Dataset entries
What follows belongs to an exercise in optimizing a design on an open flow for small area; a production flow would make more cautious choices.
Function was checked by simulation only, so behaviour that the tests miss may differ from the original.
No activity file was given, so power comes from the tool's default toggle rates.

// PongGame
module PongGame
(
	input CLOCK_50,
	input [3:0] KEY,
	input [9:0] SW,
	output logic VGA_BLANK_N,
	output logic VGA_SYNC_N,
	output logic VGA_HS,
	output logic VGA_VS,
	output logic [7:0] VGA_R,
	output logic [7:0] VGA_G,
	output logic [7:0] VGA_B
);
For scale: about 850 cells after synthesis, about 0.0069 sq mm of cells after synthesis.
Settings: LEC_CHECK=0, CAP_MARGIN=20, CORE_MARGIN=2, CORE_UTILIZATION=60, CTS_BUF_LIST=sky130_fd_sc_hd__clkbuf_8, SLEW_MARGIN=20; clock period 20.0 ns.
standard.sh (not shown) runs the stock make flow with config.mk's settings and CLKGATE_MAP_FILE= SYNTH_SCRIPT=/design/flow/synth_recipe.tcl, a recipe that flattens the netlist after the stock synthesis.
==> flow/flow/run.sh <==
#!/bin/bash
# The standard layout (standard.sh) with these area changes:
#  * after the standard synthesis, its combinational logic is mapped again
#    with an area-oriented ABC script (flip-flops and full adders kept as
#    they are, with their names); the result is checked for equivalence
#    with the standard netlist, and the standard netlist is used if that
#    check fails,
#  * port buffers made from the smallest buffer cell,
#  * after the floorplan, every logic cell left upsized is put back to its
#    smallest drive strength (repair_design fixes any slew or capacitance
#    violation this causes later on),
#  * no dummy loads in the clock tree, built from clkbuf_8.
set -e
FLOWDIR=$(cd "$(dirname "$0")" && pwd)
YOSYS=yosys
[ -x "$FLOW_HOME/../tools/install/yosys/bin/yosys" ] && YOSYS="$FLOW_HOME/../tools/install/yosys/bin/yosys"
LIB="$FLOW_HOME/platforms/sky130hd/lib/sky130_fd_sc_hd__tt_025C_1v80.lib"
export BUFFER_PORTS_ARGS="-buffer_cell sky130_fd_sc_hd__buf_1"
export POST_FLOORPLAN_TCL="$FLOWDIR/downsize.tcl"
export CTS_ARGS="-sink_clustering_enable -repair_clock_nets -buf_list sky130_fd_sc_hd__clkbuf_8 -dont_use_dummy_load"

bash standard.sh synth > synth.log 2>&1

R=orfs/results/sky130hd/PongGame/base
cp $R/1_2_yosys.v $R/1_2_yosys_standard.v
sed "s#LIBFILE#$LIB#g; s#NETIN#$R/1_2_yosys_standard.v#; s#NETOUT#$R/1_2_yosys_remap.v#" "$FLOWDIR/remap.ys" > remap_run.ys
sed "s#LIBFILE#$LIB#g; s#NETSTD#$R/1_2_yosys_standard.v#; s#NETNEW#$R/1_2_yosys_remap.v#" "$FLOWDIR/equiv.ys" > equiv_run.ys
if "$YOSYS" -s remap_run.ys > remap.log 2>&1 && "$YOSYS" -s equiv_run.ys > equiv.log 2>&1; then
  echo "remapped netlist used" > remap_status.txt
  cp $R/1_2_yosys_remap.v $R/1_2_yosys.v
  rm -f $R/1_synth.odb $R/1_synth.sdc
else
  echo "remap failed; standard netlist used" > remap_status.txt
fi

bash standard.sh > standard.log 2>&1
Other scripts of this flow, unchanged in this note and not shown: flow/flow/downsize.tcl, flow/flow/equiv.ys, flow/flow/remap.ys
The first run completed with no timing, DRC or antenna violations.
Change:
--- a/flow/flow/run.sh
+++ b/flow/flow/run.sh
@@ -19,3 +19,3 @@
 export POST_FLOORPLAN_TCL="$FLOWDIR/downsize.tcl"
-export CTS_ARGS="-sink_clustering_enable -repair_clock_nets -buf_list sky130_fd_sc_hd__clkbuf_8 -dont_use_dummy_load"
+export CTS_ARGS="-sink_clustering_enable -repair_clock_nets -buf_list {sky130_fd_sc_hd__clkbuf_4 sky130_fd_sc_hd__clkbuf_8} -dont_use_dummy_load -sink_clustering_size 12 -sink_clustering_max_diameter 60"
 
The new run ran to the end with no violations.
Power is unchanged.
Sequential power stays flat.
Sequential share of layout area stays the same.
Global-route usage stays the same.
Synthesized cell count stays the same.
Worst setup slack does not change.
Clock power stays flat.
Fmax does not change.
Synthesized area is unchanged.
Die area does not change.
First-iteration DRC count is unchanged.
Change:
--- a/flow/flow/run.sh
+++ b/flow/flow/run.sh
@@ -19,3 +19,3 @@
 export POST_FLOORPLAN_TCL="$FLOWDIR/downsize.tcl"
-export CTS_ARGS="-sink_clustering_enable -repair_clock_nets -buf_list {sky130_fd_sc_hd__clkbuf_4 sky130_fd_sc_hd__clkbuf_8} -dont_use_dummy_load -sink_clustering_size 12 -sink_clustering_max_diameter 60"
+export CTS_ARGS="-sink_clustering_enable -repair_clock_nets -buf_list sky130_fd_sc_hd__clkbuf_8 -dont_use_dummy_load"
 
Settings changed: GPL_TIMING_DRIVEN from default to 0.
- The changed run passed the timing, design-rule and antenna checks
- cell area went up by 0.56%
- clock power stays flat
- core utilization rises by 0.36 points
- maximum frequency falls by 3.8%
- worst setup slack degrades by 0.45 ns
- combinational power stays flat
- flip-flop and latch count does not change
- clock skew is about the same
- die area is unchanged
- synthesized cell count does not change
- wire length climbs by 1.3%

Problem statement. Going down from the first line of the entries above, restate each line word for word until the line holding "period 20.0 ns." is done.

Answer space.
What follows belongs to an exercise in optimizing a design on an open flow for small area; a production flow would make more cautious choices.
Function was checked by simulation only, so behaviour that the tests miss may differ from the original.
No activity file was given, so power comes from the tool's default toggle rates.

// PongGame
module PongGame
(
	input CLOCK_50,
	input [3:0] KEY,
	input [9:0] SW,
	output logic VGA_BLANK_N,
	output logic VGA_SYNC_N,
	output logic VGA_HS,
	output logic VGA_VS,
	output logic [7:0] VGA_R,
	output logic [7:0] VGA_G,
	output logic [7:0] VGA_B
);
For scale: about 850 cells after synthesis, about 0.0069 sq mm of cells after synthesis.
Settings: LEC_CHECK=0, CAP_MARGIN=20, CORE_MARGIN=2, CORE_UTILIZATION=60, CTS_BUF_LIST=sky130_fd_sc_hd__clkbuf_8, SLEW_MARGIN=20; clock period 20.0 ns.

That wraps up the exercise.